On 03/09/2015 01:34 PM, Moritz Gerstung wrote:
Cool beans, I have been hoping that this would happen!

Does that mean that Rsamtools will slowly be phased out, and packages linking 
to Rsamtools should switch to Rhtslib? [Which I wanted to do anyways to be able 
to use CRAM.]
Yes! That's exactly the idea. New packages using samtools functionality should be developed using Rhtslib, and maintainers of existing packages should move to linking against [HTSlib in] Rhtslib. The samtools library source and associated libraries (libbam.a, libbcf.a, libtabix.a) will be removed from Rsamtools. Rsamtools will itself link to Rhtslib. Thanks for asking!
Cheers
Moritz


On 9 Mar 2015, at 18:36, Nathaniel Hayden <[email protected]> wrote:

Correction: Rhtslib contains version 1.1 of HTSlib.

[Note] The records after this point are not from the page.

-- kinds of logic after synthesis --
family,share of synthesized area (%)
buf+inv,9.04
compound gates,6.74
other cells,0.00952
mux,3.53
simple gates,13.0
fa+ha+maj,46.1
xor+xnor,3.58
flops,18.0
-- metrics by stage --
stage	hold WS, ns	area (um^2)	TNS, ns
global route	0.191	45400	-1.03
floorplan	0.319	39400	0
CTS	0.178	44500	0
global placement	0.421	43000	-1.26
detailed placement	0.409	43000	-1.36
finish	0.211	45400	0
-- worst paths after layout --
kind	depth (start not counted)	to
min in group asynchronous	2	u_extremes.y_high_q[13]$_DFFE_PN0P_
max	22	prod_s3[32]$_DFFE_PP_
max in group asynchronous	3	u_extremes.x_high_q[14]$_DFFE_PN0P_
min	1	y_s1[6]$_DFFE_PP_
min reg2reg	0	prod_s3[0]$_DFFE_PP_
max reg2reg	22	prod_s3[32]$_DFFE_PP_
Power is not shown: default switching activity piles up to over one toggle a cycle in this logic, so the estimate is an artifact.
[src/sv/pcsp_pkg.sv]
package pcsp_pkg;

  typedef struct packed {
    logic [7:0]         character;
    logic signed [31:0] star_value;
  } in_item_t;

  typedef struct packed {
    logic [1:0]  padding_mode;
    logic [1:0]  sign_mode;
    logic        precision_given;
    logic        alternate_form;
    logic [3:0]  length_kind;
    logic [7:0]  conversion_code;
    logic [31:0] field_width;
    logic [31:0] precision_value;
    logic        terminator_taken;
  } out_item_t;

  typedef enum logic [3:0] {
    PH_FIRST  = 4'd0,
    PH_FLAGS  = 4'd1,
    PH_WDIG   = 4'd2,
    PH_AFTERW = 4'd3,
    PH_SKIP   = 4'd4,
    PH_PSTART = 4'd5,
    PH_PDIG   = 4'd6,
    PH_LEN    = 4'd7,
    PH_AFTERH = 4'd8,
    PH_AFTERL = 4'd9,
    PH_CONV   = 4'd10
  } phase_t;

  localparam logic [1:0] PAD_RIGHT = 2'd0;
  localparam logic [1:0] PAD_LEFT  = 2'd1;
  localparam logic [1:0] PAD_ZERO  = 2'd2;

  localparam logic [1:0] SGN_NONE  = 2'd0;
  localparam logic [1:0] SGN_PLUS  = 2'd1;
  localparam logic [1:0] SGN_SPACE = 2'd2;

  localparam logic [3:0] LK_NONE = 4'd0;
  localparam logic [3:0] LK_HH   = 4'd1;
  localparam logic [3:0] LK_H    = 4'd2;
  localparam logic [3:0] LK_L    = 4'd3;
  localparam logic [3:0] LK_LL   = 4'd4;
  localparam logic [3:0] LK_J    = 4'd5;
  localparam logic [3:0] LK_Z    = 4'd6;
  localparam logic [3:0] LK_T    = 4'd7;
  localparam logic [3:0] LK_BIGL = 4'd8;
  localparam logic [3:0] LK_WIDE = 4'd9;

  localparam logic [7:0] CODE_BAD = 8'hFF;
  localparam logic [31:0] MAX_FIELD_RESET = 32'd4095;

  localparam logic [7:0] CH_NUL     = 8'h00;
  localparam logic [7:0] CH_SPACE   = 8'h20;
  localparam logic [7:0] CH_HASH    = 8'h23;
  localparam logic [7:0] CH_PERCENT = 8'h25;
  localparam logic [7:0] CH_STAR    = 8'h2A;
  localparam logic [7:0] CH_PLUS    = 8'h2B;
  localparam logic [7:0] CH_MINUS   = 8'h2D;
  localparam logic [7:0] CH_DOT     = 8'h2E;
  localparam logic [7:0] CH_ZERO    = 8'h30;
  localparam logic [7:0] CH_NINE    = 8'h39;

endpackage

[src/sv/printf_conversion_spec_parser_top.sv]
// Parser for the conversion specification of a printf format string.
// The input channel carries the bytes that follow a percent sign, one item
// per byte, with the integer argument that is used when the byte is an asterisk.
// The output channel carries one descriptor item when a conversion ends:
// padding, sign, alternate form, length kind, conversion code, width and
// precision. Bytes inside a specification produce no output item.
// The configuration channel writes max_field, the largest allowed width, and
// is always ready. The user must write it only while the parser is idle; the
// block itself does not enforce this. An accepted item is held in an input
// register until the output register can take a result; its descriptor, if
// any, is then loaded into the output register, which drives out_valid.
// Throughput is one item per cycle while the receiver does not stall, set by
// the update of the parse phase and the working fields between the two registers.
// When the receiver stalls, the output register holds its item and the input
// register fills; in_ready then falls until out_ready returns.
// Reset sets max_field to 4095, empties both registers and puts the parser
// at the first byte after a percent sign.
module printf_conversion_spec_parser_top (
  input  logic                clk,
  input  logic                rst_n,
  input  logic                in_valid,
  output logic                in_ready,
  input  pcsp_pkg::in_item_t  in_data,
  output logic                out_valid,
  input  logic                out_ready,
  output pcsp_pkg::out_item_t out_data,
  input  logic                cfg_valid,
  output logic                cfg_ready,
  input  logic [31:0]         cfg_data
);
  import pcsp_pkg::*;

  logic        s1_valid_r;
  in_item_t    s1_item_r;
  logic        s1_go;
  logic        out_valid_r;
  out_item_t   out_item_r;
  logic [31:0] max_field_r;
  logic        res_valid;
  out_item_t   res;

  assign s1_go     = s1_valid_r && (!out_valid_r || out_ready);
  assign in_ready  = !s1_valid_r || s1_go;
  assign cfg_ready = 1'b1;
  assign out_valid = out_valid_r;
  assign out_data  = out_item_r;

  pcsp_core u_core (
    .clk       (clk),
    .rst_n     (rst_n),
    .fire      (s1_go),
    .item      (s1_item_r),
    .max_field (max_field_r),
    .res_valid (res_valid),
    .res       (res)
  );

  always_ff @(posedge clk) begin
    if (!rst_n) begin
      s1_valid_r  <= 1'b0;
      out_valid_r <= 1'b0;
      max_field_r <= MAX_FIELD_RESET;
    end else begin
      if (in_valid && in_ready) begin
        s1_valid_r <= 1'b1;
      end else if (s1_go) begin
        s1_valid_r <= 1'b0;
      end
      if (s1_go) begin
        out_valid_r <= res_valid;
      end else if (out_ready) begin
        out_valid_r <= 1'b0;
      end
      if (cfg_valid && cfg_ready) begin
        max_field_r <= cfg_data;
      end
    end
  end

  always_ff @(posedge clk) begin
    if (in_valid && in_ready) begin
      s1_item_r <= in_data;
    end
    if (s1_go && res_valid) begin
      out_item_r <= res;
    end
  end

`ifndef SYNTH
  a_no_overwrite: assert property (@(posedge clk) disable iff (!rst_n)
    (out_valid_r && !out_ready) |-> !s1_go)
    else $error("pending output item overwritten");

  a_ready_low_means_full: assert property (@(posedge clk) disable iff (!rst_n)
    !in_ready |-> (s1_valid_r && out_valid_r && !out_ready))
    else $error("input stalled without cause");

  a_output_from_parser: assert property (@(posedge clk) disable iff (!rst_n)
    $rose(out_valid_r) |-> $past(s1_go && res_valid))
    else $error("output item appeared without a parser result");
`endif

endmodule

[src/sv/pcsp_core.sv]
module pcsp_core (
  input  logic               clk,
  input  logic               rst_n,
  input  logic               fire,
  input  pcsp_pkg::in_item_t item,
  input  logic [31:0]        max_field,
  output logic               res_valid,
  output pcsp_pkg::out_item_t res
);
  import pcsp_pkg::*;

  phase_t      phase_r, phase_nxt;
  logic [1:0]  pad_r, pad_nxt;
  logic [1:0]  sgn_r, sgn_nxt;
  logic        pgiven_r, pgiven_nxt;
  logic        alt_r, alt_nxt;
  logic [3:0]  lkind_r, lkind_nxt;
  logic [31:0] fwidth_r, fwidth_nxt;
  logic [31:0] prec_r, prec_nxt;

  logic [7:0]  c;
  logic [31:0] star;
  logic [31:0] star_mag;
  logic        is_dig;
  logic [31:0] acc;
  logic [35:0] acc_sum;
  logic [31:0] acc_next;
  logic        emit;
  logic [7:0]  code;
  logic        taken;
  logic        go_endw, go_afterw, go_len, go_conv, go_inval;

  assign c        = item.character;
  assign star     = item.star_value;
  assign star_mag = star[31] ? (~star + 32'd1) : star;
  assign is_dig   = (c >= CH_ZERO) && (c <= CH_NINE);
  assign acc      = (phase_r == PH_PDIG) ? prec_r : fwidth_r;
  assign acc_sum  = {1'b0, acc, 3'b000} + {3'b000, acc, 1'b0} + {32'd0, c[3:0]};
  assign acc_next = (acc_sum[35:32] != 4'd0) ? 32'hFFFF_FFFF : acc_sum[31:0];

  always_comb begin
    phase_nxt  = phase_r;
    pad_nxt    = pad_r;
    sgn_nxt    = sgn_r;
    pgiven_nxt = pgiven_r;
    alt_nxt    = alt_r;
    lkind_nxt  = lkind_r;
    fwidth_nxt = fwidth_r;
    prec_nxt   = prec_r;
    emit       = 1'b0;
    code       = c;
    taken      = (c != CH_NUL);
    go_endw    = 1'b0;
    go_afterw  = 1'b0;
    go_len     = 1'b0;
    go_conv    = 1'b0;
    go_inval   = 1'b0;
    res        = '0;

    if ((phase_r == PH_FIRST) || (phase_r > PH_CONV)) begin
      pad_nxt    = PAD_RIGHT;
      sgn_nxt    = SGN_NONE;
      pgiven_nxt = 1'b0;
      alt_nxt    = 1'b0;
      lkind_nxt  = LK_NONE;
      fwidth_nxt = '0;
      prec_nxt   = '0;
    end

    case (phase_r)
      PH_WDIG: begin
        if (is_dig) begin
          fwidth_nxt = acc_next;
        end else begin
          go_endw = 1'b1;
        end
      end
      PH_AFTERW: go_afterw = 1'b1;
      PH_SKIP:   go_inval = 1'b1;
      PH_PSTART: begin
        if (c == CH_STAR) begin
          if (star[31]) begin
            pgiven_nxt = 1'b0;
          end else begin
            prec_nxt = star;
          end
          phase_nxt = PH_LEN;
        end else if (is_dig) begin
          prec_nxt  = {28'd0, c[3:0]};
          phase_nxt = PH_PDIG;
        end else begin
          prec_nxt = '0;
          go_len   = 1'b1;
        end
      end
      PH_PDIG: begin
        if (is_dig) begin
          prec_nxt = acc_next;
        end else begin
          go_len = 1'b1;
        end
      end
      PH_LEN: go_len = 1'b1;
      PH_AFTERH: begin
        if (c == "h") begin
          lkind_nxt = LK_HH;
          phase_nxt = PH_CONV;
        end else begin
          go_conv = 1'b1;
        end
      end
      PH_AFTERL: begin
        if (c == "l") begin
          lkind_nxt = LK_LL;
          phase_nxt = PH_CONV;
        end else begin
          go_conv = 1'b1;
        end
      end
      PH_CONV: go_conv = 1'b1;
      default: begin
        if ((phase_r != PH_FLAGS) && (c == CH_PERCENT)) begin
          emit  = 1'b1;
          code  = CH_PERCENT;
          taken = 1'b1;
        end else begin
          case (c)
            CH_MINUS: begin
              pad_nxt   = PAD_LEFT;
              phase_nxt = PH_FLAGS;
            end
            CH_PLUS: begin
              sgn_nxt   = SGN_PLUS;
              phase_nxt = PH_FLAGS;
            end
            CH_SPACE: begin
              if (sgn_nxt != SGN_PLUS) sgn_nxt = SGN_SPACE;
              phase_nxt = PH_FLAGS;
            end
            CH_HASH: begin
              alt_nxt   = 1'b1;
              phase_nxt = PH_FLAGS;
            end
            CH_ZERO: begin
              if (pad_nxt != PAD_LEFT) pad_nxt = PAD_ZERO;
              phase_nxt = PH_FLAGS;
            end
            CH_STAR: begin
              if (star[31]) pad_nxt = PAD_LEFT;
              fwidth_nxt = star_mag;
              phase_nxt  = (star_mag > max_field) ? PH_SKIP : PH_AFTERW;
            end
            default: begin
              if (is_dig) begin
                fwidth_nxt = {28'd0, c[3:0]};
                phase_nxt  = PH_WDIG;
              end else begin
                fwidth_nxt = '0;
                go_endw    = 1'b1;
              end
            end
          endcase
        end
      end
    endcase

    if (go_endw) begin
      if (fwidth_nxt > max_field) begin
        go_inval = 1'b1;
      end else begin
        go_afterw = 1'b1;
      end
    end

    if (go_afterw) begin
      if (c == CH_DOT) begin
        pgiven_nxt = 1'b1;
        phase_nxt  = PH_PSTART;
      end else begin
        go_len = 1'b1;
      end
    end

    if (go_len) begin
      case (c)
        "h": begin
          lkind_nxt = LK_H;
          phase_nxt = PH_AFTERH;
        end
        "l": begin
          lkind_nxt = LK_L;
          phase_nxt = PH_AFTERL;
        end
        "j": begin
          lkind_nxt = LK_J;
          phase_nxt = PH_CONV;
        end
        "z": begin
          lkind_nxt = LK_Z;
          phase_nxt = PH_CONV;
        end
        "t": begin
          lkind_nxt = LK_T;
          phase_nxt = PH_CONV;
        end
        "L": begin
          lkind_nxt = LK_BIGL;
          phase_nxt = PH_CONV;
        end
        default: go_conv = 1'b1;
      endcase
    end

    if (go_conv) begin
      emit = 1'b1;
      case (c)
        "d", "i", "o", "u", "x", "X": begin
          if ((lkind_nxt == LK_WIDE) || (lkind_nxt == LK_BIGL)) code = CODE_BAD;
          if (!pgiven_nxt) begin
            prec_nxt = 32'd1;
          end else if (pad_nxt == PAD_ZERO) begin
            pad_nxt = PAD_RIGHT;
          end
        end
        "p": begin
          code      = "x";
          alt_nxt   = 1'b1;
          lkind_nxt = LK_L;
          prec_nxt  = 32'd8;
        end
        "c": begin
          if (lkind_nxt == LK_L) begin
            lkind_nxt = LK_HH;
          end else if (lkind_nxt != LK_NONE) begin
            code = CODE_BAD;
          end
        end
        "s": begin
          if (lkind_nxt == LK_L) begin
            lkind_nxt = LK_WIDE;
          end else if (lkind_nxt != LK_NONE) begin
            code = CODE_BAD;
          end
        end
        "n": begin
          if (lkind_nxt == LK_BIGL) code = CODE_BAD;
        end
        "a", "A": begin
          if (!pgiven_nxt) prec_nxt = 32'd13;
          if ((lkind_nxt != LK_NONE) && (lkind_nxt != LK_BIGL)) code = CODE_BAD;
        end
        "f", "F", "e", "E": begin
          if (!pgiven_nxt) prec_nxt = 32'd6;
          if ((lkind_nxt != LK_NONE) && (lkind_nxt != LK_BIGL)) code = CODE_BAD;
        end
        "g", "G": begin
          if (!pgiven_nxt) begin
            prec_nxt = 32'd6;
          end else if (prec_nxt == 32'd0) begin
            prec_nxt = 32'd1;
          end
          if ((lkind_nxt != LK_NONE) && (lkind_nxt != LK_BIGL)) code = CODE_BAD;
        end
        CH_PERCENT: code = CH_PERCENT;
        default: code = CODE_BAD;
      endcase
    end

    if (go_inval) begin
      emit       = 1'b1;
      code       = CODE_BAD;
      lkind_nxt  = LK_NONE;
      pgiven_nxt = 1'b0;
      prec_nxt   = '0;
    end

    if (emit) begin
      res.padding_mode     = pad_nxt;
      res.sign_mode        = sgn_nxt;
      res.precision_given  = pgiven_nxt;
      res.alternate_form   = alt_nxt;
      res.length_kind      = lkind_nxt;
      res.conversion_code  = code;
      res.field_width      = fwidth_nxt;
      res.precision_value  = prec_nxt;
      res.terminator_taken = taken;
      phase_nxt  = PH_FIRST;
      pad_nxt    = PAD_RIGHT;
      sgn_nxt    = SGN_NONE;
      pgiven_nxt = 1'b0;
      alt_nxt    = 1'b0;
      lkind_nxt  = LK_NONE;
      fwidth_nxt = '0;
      prec_nxt   = '0;
    end
  end

  assign res_valid = fire && emit;

  always_ff @(posedge clk) begin
    if (!rst_n) begin
      phase_r  <= PH_FIRST;
      pad_r    <= PAD_RIGHT;
      sgn_r    <= SGN_NONE;
      pgiven_r <= 1'b0;
      alt_r    <= 1'b0;
      lkind_r  <= LK_NONE;
      fwidth_r <= '0;
      prec_r   <= '0;
    end else if (fire) begin
      phase_r  <= phase_nxt;
      pad_r    <= pad_nxt;
      sgn_r    <= sgn_nxt;
      pgiven_r <= pgiven_nxt;
      alt_r    <= alt_nxt;
      lkind_r  <= lkind_nxt;
      fwidth_r <= fwidth_nxt;
      prec_r   <= prec_nxt;
    end
  end

`ifndef SYNTH
  a_emit_returns_first: assert property (@(posedge clk) disable iff (!rst_n)
    res_valid |=> (phase_r == PH_FIRST))
    else $error("parser did not return to the first phase after a result");

  a_first_is_clear: assert property (@(posedge clk) disable iff (!rst_n)
    (phase_r == PH_FIRST) |-> ((fwidth_r == 32'd0) && (prec_r == 32'd0) &&
                               (lkind_r == LK_NONE) && !pgiven_r))
    else $error("working fields not cleared at the start of a conversion");

  a_result_ranges: assert property (@(posedge clk) disable iff (!rst_n)
    res_valid |-> ((res.padding_mode != 2'd3) && (res.sign_mode != 2'd3) &&
                   (res.length_kind <= LK_WIDE)))
    else $error("result field out of range");
`endif

endmodule
[config.mk]
export PLATFORM = sky130hd
export DESIGN_NAME = printf_conversion_spec_parser_top
export DESIGN_NICKNAME = d
export VERILOG_FILES = /design/src/sv/pcsp_pkg.sv /design/src/sv/printf_conversion_spec_parser_top.sv /design/src/sv/pcsp_core.sv
export SDC_FILE = /design/constraint.sdc
export NUM_CORES = 1
export LEC_CHECK = 0
export BUFFER_PORTS_ARGS = -buffer_cell sky130_fd_sc_hd__buf_2
export CAP_MARGIN = 20
export CELL_PAD_IN_SITES_DETAIL_PLACEMENT = 1
export CELL_PAD_IN_SITES_GLOBAL_PLACEMENT = 2
export CORE_UTILIZATION = 41
export CTS_BUF_LIST = sky130_fd_sc_hd__clkbuf_2
export DETAILED_ROUTE_END_ITERATION = 10
export PLACE_DENSITY_LB_ADDON = 0.15
export SLEW_MARGIN = 25
export SYNTH_ARGS = -nofsm -noshare
export SYNTH_HDL_FRONTEND = slang
export SYNTH_SLANG_ARGS = --single-unit
[constraint.sdc]
create_clock -name clk -period 16.8 [get_ports clk]
set_input_delay 2.52 -clock clk [delete_from_list [all_inputs] [get_ports clk]]
set_output_delay 2.52 -clock clk [all_outputs]
set_load 0.05 [all_outputs]
After elaboration in Yosys (flattened, before gate mapping)
Index checks and enable logic that the tools add are counted.
{ "totals": {"regBits": 235, "ramBits": 0, "wordCells": 234, "out_inout_bits": 86, "mem_bits_ro": 0, "inputBits": 77, "latchBits": 0, "n_memories": 0} }
{ "classes": {"n_div": 0, "n_reduce_logical": 33, "magnitude_cmp": 5, "mul": 0, "bitwise": 1, "n_mux": 121, "n_eq_ne": 49, "add_sub_neg": 3, "shifts": 0} }
{ "op_table": {"columns": ["operator", "count"], "rows": [
  ["2-to-1 mux 32 bit", 19],
  ["equality test 8 x 7 -> 1 bit (second input constant)", 24],
  ["one-hot mux 32 bit (2 select lines)", 3],
  ["one-hot mux 32 bit (5 select lines)", 1],
  ["2-to-1 mux 4 bit", 20],
  ["2-to-1 mux 8 bit", 9],
  ["equality test 8 x 6 -> 1 bit (second input constant)", 8],
  ["greater-than comparator 32 bit", 2],
  ["one-hot mux 8 bit (6 select lines)", 1],
  ["2-to-1 mux 1 bit", 41],
  ["adder 35 x 33 -> 36 bit", 1],
  ["adder 36 x 4 -> 36 bit", 1],
  ["adder 32 x 1 -> 32 bit (second input constant)", 1],
  ["logical NOT 32 bit", 1],
  ["inverter 32 bit", 1],
  ["2-to-1 mux 2 bit", 15],
  ["one-hot mux 4 bit (3 select lines)", 2],
  ["one-hot mux 4 bit (6 select lines)", 1],
  ["OR reduction 6 bit", 4],
  ["equality test 4 bit (second input constant)", 5],
  ["equality test 4 x 3 -> 1 bit (second input constant)", 4],
  ["one-hot mux 4 bit (2 select lines)", 2],
  ["one-hot mux 4 bit (4 select lines)", 1],
  ["OR reduction 8 bit", 2],
  ["24 further kinds", 43]
]} }

Depth between registers and ports, before layout
{ "logic_depth": {"word_depth": 19, "mapped_depth": 43, "mapped_depth_nobuf": 32} }

Hierarchy
Synthesis repeated with hierarchy kept, for this count alone.
{ "unflattened": {"cells_unflattened": 2070, "area_unflattened_um2": 17385.4} }
{ "by_module_without_submodules": {"columns": ["module", "n_inst", "seq_area_each_um2", "area_each_um2", "cells_each"], "rows": [
  ["pcsp_core", 1, 1561.5, 12376.9, 1829],
  ["printf_conversion_spec_parser_top", 1, 4374.2, 5008.6, 241]
]} }

Worst setup path before layout
No wires, ideal clock.
{ "synth_path": {"kind": "register to register", "from": "register u_core.phase_r[0]", "to": "register out_item_r (netlist bit out_data[0]), enable pin", "n_path_buf": 6, "stages_incl_launch_ff": 33, "t_arrival_ps": 10508, "required_ps": 16273, "period_less_slack_ps": 11035, "setup_time_ps": 527, "setup_slack_ps": 5765, "cell_sequence": "dfxtp_1 -> clkbuf_1 -> or4bb_1 -> clkbuf_1 -> clkbuf_1 -> buf_1 -> nor2_1 -> a21oi_1 -> fa_1 -> inv_1 -> ha_1 -> a211oi_1 -> o211ai_1 -> a21oi_1 -> a211oi_1 -> or3_1 -> a21oi_1 -> o211a_1 -> clkbuf_1 -> clkbuf_1 -> a21oi_1 -> o31ai_1 -> inv_1 -> ha_1 -> nand4_1 -> nor4_1 -> nand4_1 -> and3_1 -> a32o_1 -> nor3_1 -> or3_1 -> nor2_1 -> nor2_1"} }
{ "synth_via": {"elab_chain_cells": 17, "word_cells_on_any_way": 47, "classes_between": "2 x add/sub; 2 x order compare; 10 x eq/ne; 25 x mux; 8 x reduce/logical"} }
{ "synth_lines": {"columns": ["element", "line", "text"], "rows": [
  ["start: declaration", "pcsp_core.sv:12", "phase_t phase_r, phase_nxt;"],
  ["start signal: assignment", "pcsp_core.sv:311", "phase_r <= phase_nxt;"],
  ["equality test 4 x 3 -> 1 bit", "pcsp_core.sv:37, pcsp_core.sv:70", null],
  ["2-to-1 mux 32 bit", "pcsp_core.sv:37", "assign acc = (phase_r == PH_PDIG) ? prec_r : fwidth_r;"],
  ["adder 35 x 33 -> 36 bit", "pcsp_core.sv:38", "assign acc_sum = {1'b0, acc, 3'b000} + {3'b000, acc, 1'b0} + {32'd0, c[3:0]};"],
  ["adder 36 x 4 -> 36 bit", "pcsp_core.sv:38", null],
  ["nonzero test 4 bit", "pcsp_core.sv:39", "assign acc_next = (acc_sum[35:32] != 4'd0) ? 32'hFFFF_FFFF : acc_sum[31:0];"],
  ["2-to-1 mux 32 bit", "pcsp_core.sv:39", null],
  ["2-to-1 mux 32 bit", "pcsp_core.sv:72", "if (is_dig) begin"],
  ["one-hot mux 32 bit (2 select lines)", "pcsp_core.sv:70", "case (phase_r)"],
  ["greater-than comparator 32 bit", "pcsp_core.sv:168", "if (fwidth_nxt > max_field) begin"],
  ["2-to-1 mux 1 bit", "pcsp_core.sv:168", null],
  ["2-to-1 mux 1 bit", "pcsp_core.sv:167", "if (go_endw) begin"],
  ["2-to-1 mux 1 bit", "pcsp_core.sv:175", "if (go_afterw) begin"],
  ["2-to-1 mux 1 bit", "pcsp_core.sv:184", "if (go_len) begin"],
  ["2-to-1 mux 1 bit", "pcsp_core.sv:214", "if (go_conv) begin"],
  ["2-to-1 mux 1 bit (*)", "pcsp_core.sv:269", "if (go_inval) begin"],
  ["logical AND 1 bit (*)", "pcsp_core.sv:298", "assign res_valid = fire && emit;"],
  ["logical AND 1 bit (*)", "printf_conversion_spec_parser_top.sv:84", "if (s1_go && res_valid) begin"],
  ["end signal: assignment", "printf_conversion_spec_parser_top.sv:85", "out_item_r <= res;"],
  ["end: declaration", "printf_conversion_spec_parser_top.sv:37", "out_item_t out_item_r;"]
]} }
Every way passes the cells marked *; elsewhere a longest branch is shown, timed or not.
A chain may end at the register's enable or synchronous reset.

Worst setup path in the final report
{ "layout_path": {"from": "register u_core.phase_r[2]", "to": "register out_item_r (netlist bit out_data[56]), enable pin"} }
The elaborated chain is that of the path after synthesis.
**config.mk**
```make
export PLATFORM = sky130hd
export DESIGN_NAME = key_chord_matcher_with_cooldown
export DESIGN_NICKNAME = d
export VERILOG_FILES = /design/src/rtl/core/kcm_pkg.sv /design/src/rtl/core/kcm_cell.sv /design/src/rtl/core/key_chord_matcher_with_cooldown.sv
export SDC_FILE = /design/constraint.sdc
export NUM_CORES = 2
export LEC_CHECK = 0
export BUFFER_PORTS_ARGS = -buffer_cell sky130_fd_sc_hd__buf_4
export CAP_MARGIN = 10
export CELL_PAD_IN_SITES_DETAIL_PLACEMENT = 1
export CELL_PAD_IN_SITES_GLOBAL_PLACEMENT = 1
export CORE_MARGIN = 4
export CORE_UTILIZATION = 45
export DETAILED_ROUTE_END_ITERATION = 10
export PLACE_DENSITY = 0.72
export SYNTH_ARGS = -nofsm -noshare
export SYNTH_HDL_FRONTEND = slang
export SYNTH_SLANG_ARGS = --single-unit
```
**constraint.sdc**
```tcl
create_clock -name aclk -period 12.5 [get_ports aclk]
set_input_delay 1.25 -clock aclk [delete_from_list [all_inputs] [get_ports aclk]]
set_output_delay 1.25 -clock aclk [all_outputs]
set_load 0.05 [all_outputs]
```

On 03/09/2015 10:59 AM, Nathaniel Hayden wrote:
All,

I'm pleased to announce the availability of the Rhtslib package 
(http://bioconductor.org/packages/devel/bioc/html/Rhtslib.html , 
https://github.com/nhayden/Rhtslib), which provides the new-and-improved next 
generation of the samtools library: HTSlib (http://www.htslib.org/ , 
https://github.com/samtools/htslib). samtools is the C library that powers 
Rsamtools and related packages that manipulate and analyze SAM/BAM and VCF/BCF 
files, and interact with tabix files.

Rhtslib currently includes version 1.0 of HTSlib, but work is already underway 
to update to 1.2.1 (https://github.com/samtools/htslib/releases/tag/1.2.1)

One notable achievement in Rhtslib is the availability of HTSlib on Windows. At the time 
of this writing, the upstream version of HTSlib is not available for Windows without the 
use of a Unix-like emulation environment (e.g., Cygwin). Making HTSlib available for 
Windows via Rhtslib was possible with the use of Gnulib - The GNU Portability Library 
(https://www.gnu.org/software/gnulib/), which addresses portability problems by importing 
"modules" of portability source code into a repository on an as-needed basis.

Rhtslib currently provides HTSlib as a static library on all platforms, but 
dynamic library versions will soon be available for Linux and Mac OS X. The 
static library will likely remain the sole option for Windows because the 
dynamic version requires the availability of a system pthreads DLL.

Please let me know of any issues you encounter.